The new edict was rapidly put into execution. On February 27 the Council sent letters to the customers of London and Hull ordering them to exact from the Easterlings the ordinary customs as paid by other aliens. No trace can be found of similar instructions being sent to Lynn, from which it would appear that the Hanse dépôt at one time existing in that place had already been abolished. On the following day the expected ambassadors arrived from Hamburg and Lubeck to plead their cause, the task of dealing with them being committed to the Lord Chancellor and a committee of nine. On May 1 an answer was delivered which confirmed the former judgement in all points. The Government was determined to stop the Hanse export of cloth, and strict injunctions were issued to prevent any one else from ‘colouring’ their goods. Later, after renewed representations from the ambassadors, or ‘orators’ as they were styled, they relented so far as to allow the export at the old rates of a certain quantity of cloths, not exceeding 2,000 in number, which had been purchased before the restraint.[[127]] An entry in the king’s journal noting the above concession, concludes with the following words, which seem to signify that the Government was still disposed to negotiate: ‘... in all other points the old decree to stand, till by a further communication the matter should be ended and concluded.’ Again, in October, it was resolved by the Council, ‘that the matter (of the Hansa) shall be more fully heard in the Exchequer’. Second thoughts were evidently giving rise to misgivings as to the possible disadvantages of open war with the League.

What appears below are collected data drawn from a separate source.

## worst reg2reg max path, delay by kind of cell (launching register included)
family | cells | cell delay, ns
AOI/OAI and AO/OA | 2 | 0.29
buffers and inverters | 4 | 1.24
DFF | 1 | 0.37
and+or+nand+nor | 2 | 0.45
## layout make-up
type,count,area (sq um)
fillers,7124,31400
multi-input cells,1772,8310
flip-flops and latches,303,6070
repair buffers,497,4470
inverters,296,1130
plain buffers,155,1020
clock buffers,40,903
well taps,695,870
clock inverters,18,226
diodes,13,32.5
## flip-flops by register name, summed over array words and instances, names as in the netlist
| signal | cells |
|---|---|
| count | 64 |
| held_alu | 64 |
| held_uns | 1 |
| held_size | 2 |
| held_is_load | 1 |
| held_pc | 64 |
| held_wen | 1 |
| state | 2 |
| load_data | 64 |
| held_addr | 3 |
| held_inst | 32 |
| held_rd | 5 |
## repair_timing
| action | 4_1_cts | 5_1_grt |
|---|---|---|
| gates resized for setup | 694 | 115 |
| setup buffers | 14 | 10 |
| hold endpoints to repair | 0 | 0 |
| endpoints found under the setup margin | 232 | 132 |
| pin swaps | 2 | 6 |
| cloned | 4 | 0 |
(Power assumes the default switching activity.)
===== config.mk =====
export PLATFORM = sky130hd
export DESIGN_NAME = dram_bridge
export DESIGN_NICKNAME = d
export VERILOG_FILES = /design/src/rtl/dram_bridge_pkg.sv /design/src/rtl/dram_bridge.sv
export SDC_FILE = /design/constraint.sdc
export NUM_CORES = 1
export LEC_CHECK = 0
export ABC_AREA = 1
export CORE_ASPECT_RATIO = 1.4
export CORE_MARGIN = 2
export CORE_UTILIZATION = 41
export DETAILED_ROUTE_END_ITERATION = 8
export GPL_TIMING_DRIVEN = 0
export PLACE_DENSITY = 0.78
export SLEW_MARGIN = 20
export SYNTH_ARGS = -nofsm -noshare
export SYNTH_HDL_FRONTEND = slang
export SYNTH_SLANG_ARGS = --single-unit

===== constraint.sdc =====
create_clock -name clk -period 3.9 [get_ports clk]
set_clock_uncertainty 0.2 [all_clocks]
set_input_delay 0.585 -clock clk [delete_from_list [all_inputs] [get_ports clk]]
set_output_delay 0.585 -clock clk [all_outputs]
set_load 0.005 [all_outputs]

===== src/rtl/dram_bridge_pkg.sv =====
// Shared types and constants for the data-side DRAM bridge.
// Provides bus widths, FSM encodings and the kseg0/kseg1 address fold.
package dram_bridge_pkg;

  typedef logic [31:0] AddrBus;
  typedef logic [31:0] DataBus;
  typedef logic [3:0]  WriteEn;

  localparam DataBus ZeroWord  = 32'h0000_0000;
  localparam WriteEn WrDisable = 4'b0000;
  localparam AddrBus KSEG_MASK = 32'h1FFF_FFFF;

  typedef enum logic [1:0] {
    DB_IDLE = 2'd0,
    DB_REQ  = 2'd1,
    DB_RESP = 2'd2,
    DB_DONE = 2'd3
  } db_state_t;

  // kseg0/kseg1 fold onto the low 512 MiB; the bus only ever sees word addresses
  function automatic AddrBus map_addr(input AddrBus va);
    AddrBus phys;
    phys = (va[31:30] == 2'b10) ? (va & KSEG_MASK) : va;
    return {phys[31:2], 2'b00};
  endfunction

endpackage
### config.mk
export PLATFORM = sky130hd
export DESIGN_NAME = vga_timing_gen_flat
export DESIGN_NICKNAME = d
export VERILOG_FILES = /design/src/rtl/vga_timing_gen_pkg.sv /design/src/rtl/vga_timing_gen_if.sv /design/src/rtl/vga_timing_gen_sync_delay.sv /design/src/rtl/vga_timing_gen.sv /design/src/flat_wrapper.sv
export SDC_FILE = /design/constraint.sdc
export NUM_CORES = 1
export LEC_CHECK = 0
export BUFFER_PORTS_ARGS = -buffer_cell sky130_fd_sc_hd__buf_2
export CORE_MARGIN = 2
export CORE_UTILIZATION = 55
export CTS_CLUSTER_DIAMETER = 100
export CTS_CLUSTER_SIZE = 14
export DETAILED_ROUTE_END_ITERATION = 8
export PLACE_DENSITY = 0.9
export SLEW_MARGIN = 20
export SYNTH_ARGS = -nofsm -noshare
export SYNTH_HDL_FRONTEND = slang
export SYNTH_SLANG_ARGS = --single-unit
### constraint.sdc
create_clock -name Clk -period 3.72 [get_ports Clk]
set_input_delay 0.372 -clock Clk [delete_from_list [all_inputs] [get_ports Clk]]
set_output_delay 0.372 -clock Clk [all_outputs]
set_load 0.005 [all_outputs]
### src/rtl/vga_timing_gen_pkg.sv
// Shared raster types, default 640x480@60 timing and the sync/blank decode helper.
`default_nettype none

package vga_timing_gen_pkg;

    typedef logic [9:0] coord_t;

    typedef struct packed {
        logic hs;
        logic vs;
        logic blank_n;
    } vga_sync_t;

    localparam vga_sync_t SYNC_RESET = '{hs: 1'b1, vs: 1'b1, blank_n: 1'b0};

    localparam int DEF_H_ACTIVE = 640;
    localparam int DEF_H_FP     = 16;
    localparam int DEF_H_SYNC   = 96;
    localparam int DEF_H_BP     = 48;
    localparam int DEF_V_ACTIVE = 480;
    localparam int DEF_V_FP     = 10;
    localparam int DEF_V_SYNC   = 2;
    localparam int DEF_V_BP     = 33;
    localparam int DEF_H_TOTAL  = DEF_H_ACTIVE + DEF_H_FP + DEF_H_SYNC + DEF_H_BP;
    localparam int DEF_V_TOTAL  = DEF_V_ACTIVE + DEF_V_FP + DEF_V_SYNC + DEF_V_BP;

    // Bounds are int so a sync window ending exactly at 1024 still compares correctly.
    function automatic vga_sync_t sync_decode(
        input coord_t x,
        input coord_t y,
        input int     h_active,
        input int     hs_start,
        input int     hs_end,
        input int     v_active,
        input int     vs_start,
        input int     vs_end
    );
        vga_sync_t s;
        s.hs      = !((int'(x) >= hs_start) && (int'(x) < hs_end));
        s.vs      = !((int'(y) >= vs_start) && (int'(y) < vs_end));
        s.blank_n = (int'(x) < h_active) && (int'(y) < v_active);
        return s;
    endfunction

endpackage

`default_nettype wire

### src/rtl/vga_timing_gen_if.sv
// Raster output bundle: pixel strobe, coordinates, DAC sync/blank and the frame tick.
`default_nettype none

interface vga_timing_gen_if;
    import vga_timing_gen_pkg::*;

    logic   pix_ce;
    coord_t DrawX;
    coord_t DrawY;
    logic   VGA_HS;
    logic   VGA_VS;
    logic   VGA_BLANK_N;
    logic   VGA_SYNC_N;
    logic   frame_clk;

    modport master (
        output pix_ce, DrawX, DrawY, VGA_HS, VGA_VS, VGA_BLANK_N, VGA_SYNC_N, frame_clk
    );

    modport slave (
        input pix_ce, DrawX, DrawY, VGA_HS, VGA_VS, VGA_BLANK_N, VGA_SYNC_N, frame_clk
    );

endinterface

`default_nettype wire

### src/rtl/vga_timing_gen_sync_delay.sv
// Pixel-enabled shift register that retimes HS/VS/BLANK_N to match downstream RGB latency.
`default_nettype none

module vga_timing_gen_sync_delay
    import vga_timing_gen_pkg::*;
#(
    parameter int DEPTH = 1
) (
    input  logic      clk,
    input  logic      rst_n,
    input  logic      ce,
    input  vga_sync_t d,
    output vga_sync_t q
);

    generate
        if (DEPTH == 0) begin : g_direct
            always_ff @(posedge clk or negedge rst_n) begin
                if (!rst_n) begin
                    q <= SYNC_RESET;
                end else if (ce) begin
                    q <= d;
                end
            end
        end else begin : g_pipe
            vga_sync_t pipe [DEPTH];

            // Stages start out holding the idle triple so nothing visible leaks before the raster fills.
            always_ff @(posedge clk or negedge rst_n) begin
                if (!rst_n) begin
                    for (int i = 0; i < DEPTH; i++) begin
                        pipe[i] <= SYNC_RESET;
                    end
                    q <= SYNC_RESET;
                end else if (ce) begin
                    pipe[0] <= d;
                    for (int i = 1; i < DEPTH; i++) begin
                        pipe[i] <= pipe[i-1];
                    end
                    q <= pipe[DEPTH-1];
                end
            end
        end
    endgenerate

endmodule

`default_nettype wire

### src/rtl/vga_timing_gen.sv
// VGA raster timing: pixel divider, X/Y counters, sync/blank decode with retiming, frame tick.
`default_nettype none

module vga_timing_gen
    import vga_timing_gen_pkg::*;
#(
    parameter int CLK_DIV  = 2,
    parameter int H_ACTIVE = DEF_H_ACTIVE,
    parameter int H_FP     = DEF_H_FP,
    parameter int H_SYNC   = DEF_H_SYNC,
    parameter int H_BP     = DEF_H_BP,
    parameter int V_ACTIVE = DEF_V_ACTIVE,
    parameter int V_FP     = DEF_V_FP,
    parameter int V_SYNC   = DEF_V_SYNC,
    parameter int V_BP     = DEF_V_BP,
    parameter int SYNC_DLY = 1
) (
    input  logic            Clk,
    input  logic            Reset_n,
    vga_timing_gen_if.master vga
);

    localparam int H_TOTAL  = H_ACTIVE + H_FP + H_SYNC + H_BP;
    localparam int V_TOTAL  = V_ACTIVE + V_FP + V_SYNC + V_BP;
    localparam int HS_START = H_ACTIVE + H_FP;
    localparam int HS_END   = HS_START + H_SYNC;
    localparam int VS_START = V_ACTIVE + V_FP;
    localparam int VS_END   = VS_START + V_SYNC;

    localparam coord_t     X_LAST   = coord_t'(H_TOTAL - 1);
    localparam coord_t     Y_LAST   = coord_t'(V_TOTAL - 1);
    localparam coord_t     Y_VIS    = coord_t'(V_ACTIVE - 1);
    localparam logic [1:0] DIV_LAST = 2'(CLK_DIV - 1);

    generate
        if (H_TOTAL > 1024 || V_TOTAL > 1024) begin : g_bad_total
            $error("vga_timing_gen: H_TOTAL/V_TOTAL exceed 10-bit counter range");
        end
        if (CLK_DIV < 1 || CLK_DIV > 4) begin : g_bad_div
            $error("vga_timing_gen: CLK_DIV must be 1..4");
        end
        if (SYNC_DLY < 0 || SYNC_DLY > 3) begin : g_bad_dly
            $error("vga_timing_gen: SYNC_DLY must be 0..3");
        end
    endgenerate

    logic [1:0] div;
    logic       pix_ce;
    coord_t     draw_x;
    coord_t     draw_y;
    coord_t     x_next;
    coord_t     y_next;
    logic       x_last;
    vga_sync_t  sync_next;
    vga_sync_t  sync_out;

    assign x_last = (draw_x == X_LAST);

    always_comb begin
        x_next = x_last ? '0 : draw_x + 10'd1;
        y_next = draw_y;
        if (x_last) begin
            y_next = (draw_y == Y_LAST) ? '0 : draw_y + 10'd1;
        end
    end

    // pix_ce is registered: it is high in the cycle after div reaches its last count,
    // which puts the first strobe on the CLK_DIV-th clock after reset release.
    always_ff @(posedge Clk or negedge Reset_n) begin
        if (!Reset_n) begin
            div    <= '0;
            pix_ce <= 1'b0;
            draw_x <= '0;
            draw_y <= '0;
        end else begin
            pix_ce <= (div == DIV_LAST);
            div    <= (div == DIV_LAST) ? 2'd0 : div + 2'd1;
            if (pix_ce) begin
                draw_x <= x_next;
                draw_y <= y_next;
            end
        end
    end

    // Decoding the upcoming coordinates lets a zero-depth pipe land aligned with DrawX/DrawY.
    assign sync_next = sync_decode(x_next, y_next, H_ACTIVE, HS_START, HS_END,
                                   V_ACTIVE, VS_START, VS_END);

    vga_timing_gen_sync_delay #(
        .DEPTH (SYNC_DLY)
    ) u_sync_delay (
        .clk   (Clk),
        .rst_n (Reset_n),
        .ce    (pix_ce),
        .d     (sync_next),
        .q     (sync_out)
    );

    assign vga.pix_ce      = pix_ce;
    assign vga.DrawX       = draw_x;
    assign vga.DrawY       = draw_y;
    assign vga.VGA_HS      = sync_out.hs;
    assign vga.VGA_VS      = sync_out.vs;
    assign vga.VGA_BLANK_N = sync_out.blank_n;
    assign vga.VGA_SYNC_N  = 1'b0;
    // Built only from registers, so it is a clean one-Clk pulse on the entering-vblank tick.
    assign vga.frame_clk   = pix_ce && x_last && (draw_y == Y_VIS);

endmodule

`default_nettype wire
### src/flat_wrapper.sv
// flat-port wrapper written by rule: the top's interface ports become plain ports
module vga_timing_gen_flat import vga_timing_gen_pkg::*;
#(
    parameter int CLK_DIV  = 2,
    parameter int H_ACTIVE = DEF_H_ACTIVE,
    parameter int H_FP     = DEF_H_FP,
    parameter int H_SYNC   = DEF_H_SYNC,
    parameter int H_BP     = DEF_H_BP,
    parameter int V_ACTIVE = DEF_V_ACTIVE,
    parameter int V_FP     = DEF_V_FP,
    parameter int V_SYNC   = DEF_V_SYNC,
    parameter int V_BP     = DEF_V_BP,
    parameter int SYNC_DLY = 1
)
  (Clk, Reset_n, vga_pix_ce, vga_DrawX, vga_DrawY, vga_VGA_HS, vga_VGA_VS, vga_VGA_BLANK_N, vga_VGA_SYNC_N, vga_frame_clk);
  vga_timing_gen_if vga_i ();
  input  logic Clk;
  input  logic Reset_n;
  output wire logic [$bits(vga_i.pix_ce)-1:0] vga_pix_ce;
  output wire logic [$bits(vga_i.DrawX)-1:0] vga_DrawX;
  output wire logic [$bits(vga_i.DrawY)-1:0] vga_DrawY;
  output wire logic [$bits(vga_i.VGA_HS)-1:0] vga_VGA_HS;
  output wire logic [$bits(vga_i.VGA_VS)-1:0] vga_VGA_VS;
  output wire logic [$bits(vga_i.VGA_BLANK_N)-1:0] vga_VGA_BLANK_N;
  output wire logic [$bits(vga_i.VGA_SYNC_N)-1:0] vga_VGA_SYNC_N;
  output wire logic [$bits(vga_i.frame_clk)-1:0] vga_frame_clk;
  assign vga_pix_ce = vga_i.pix_ce;
  assign vga_DrawX = vga_i.DrawX;
  assign vga_DrawY = vga_i.DrawY;
  assign vga_VGA_HS = vga_i.VGA_HS;
  assign vga_VGA_VS = vga_i.VGA_VS;
  assign vga_VGA_BLANK_N = vga_i.VGA_BLANK_N;
  assign vga_VGA_SYNC_N = vga_i.VGA_SYNC_N;
  assign vga_frame_clk = vga_i.frame_clk;
  vga_timing_gen #(.CLK_DIV(CLK_DIV), .H_ACTIVE(H_ACTIVE), .H_FP(H_FP), .H_SYNC(H_SYNC), .H_BP(H_BP), .V_ACTIVE(V_ACTIVE), .V_FP(V_FP), .V_SYNC(V_SYNC), .V_BP(V_BP), .SYNC_DLY(SYNC_DLY)) u_core (.Clk(Clk), .Reset_n(Reset_n), .vga(vga_i));
endmodule
$ cat config.mk
export PLATFORM = sky130hd
export DESIGN_NAME = filter_sweep_ctrl_flat
export DESIGN_NICKNAME = d
export VERILOG_FILES = /design/src/rtl/filter_sweep_ctrl_if.sv /design/src/rtl/filter_sweep_ctrl.sv /design/src/flat_wrapper.sv
export SDC_FILE = /design/constraint.sdc
export NUM_CORES = 1
export LEC_CHECK = 0
export CORE_MARGIN = 8
export CORE_UTILIZATION = 40
export DETAILED_ROUTE_END_ITERATION = 10
export GPL_ROUTABILITY_DRIVEN = 0
export SLEW_MARGIN = 15
export SYNTH_ARGS = -nofsm -noshare
export SYNTH_HDL_FRONTEND = slang
export SYNTH_SLANG_ARGS = --single-unit
$ cat constraint.sdc
create_clock -name clk -period 9.9 [get_ports clk]
set_clock_uncertainty 0.2 [all_clocks]
set_input_delay 2.97 -clock clk [delete_from_list [all_inputs] [get_ports clk]]
set_output_delay 2.97 -clock clk [all_outputs]
set_load 0.02 [all_outputs]
$ cat src/rtl/filter_sweep_ctrl_if.sv
// filter_sweep_ctrl_if
//   Result channel from the sweep sequencer to the characterisation FIFO.
//   One (period, peak-to-peak) pair per sweep point, valid/ready handshake;
//   a transfer happens on a clock edge where res_valid && res_ready.
//   Signals:
//     res_period  period of the reported point
//     res_pp      unsigned max - min of the filter output over the run window
//     res_valid   result valid (driven by the sequencer)
//     res_ready   result accepted (driven by the consumer)
interface filter_sweep_ctrl_if #(
  parameter int word_width   = 16,
  parameter int period_width = 32
) ();
  logic [period_width-1:0] res_period;
  logic [word_width:0]     res_pp;
  logic                    res_valid;
  logic                    res_ready;

  modport master (
    output res_period,
    output res_pp,
    output res_valid,
    input  res_ready
  );

  modport slave (
    input  res_period,
    input  res_pp,
    input  res_valid,
    output res_ready
  );
endinterface
$ cat src/rtl/ram_ctrl_if.sv
// Request/response and RAM pin bundle for ram_ctrl.
// slave = controller side, master = requester plus RAM side.
interface ram_ctrl_if #(
  parameter int unsigned ADDR_W = 2,
  parameter int unsigned DATA_W = 4
);
  logic              req_valid;
  logic              req_ready;
  logic              req_we;
  logic [ADDR_W-1:0] req_addr;
  logic [DATA_W-1:0] req_wdata;
  logic              rsp_valid;
  logic [DATA_W-1:0] rsp_rdata;
  logic              wr_done;
  logic              busy;
  logic              ram_wr;
  logic [ADDR_W-1:0] ram_addr;
  logic [DATA_W-1:0] ram_wdata;
  logic [DATA_W-1:0] ram_rdata;

  modport slave (
    input  req_valid, req_we, req_addr, req_wdata, ram_rdata,
    output req_ready, rsp_valid, rsp_rdata, wr_done, busy,
           ram_wr, ram_addr, ram_wdata
  );

  modport master (
    output req_valid, req_we, req_addr, req_wdata, ram_rdata,
    input  req_ready, rsp_valid, rsp_rdata, wr_done, busy,
           ram_wr, ram_addr, ram_wdata
  );
endinterface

The Hansa, in fact, never accepted defeat nor relaxed their efforts to secure a reversal of the decree. On September 7, 1552, Sigismund Augustus, King of Poland, wrote to Edward VI on behalf of the citizens of Danzig, setting forth the intolerable burdens to which they were subjected and desiring the restoration of their ancient liberties.[[128]] But on the main point the Government held firm. No agreement was arrived at, and the ‘restraint’ continued until after the death of Edward, which event took place in July 1553.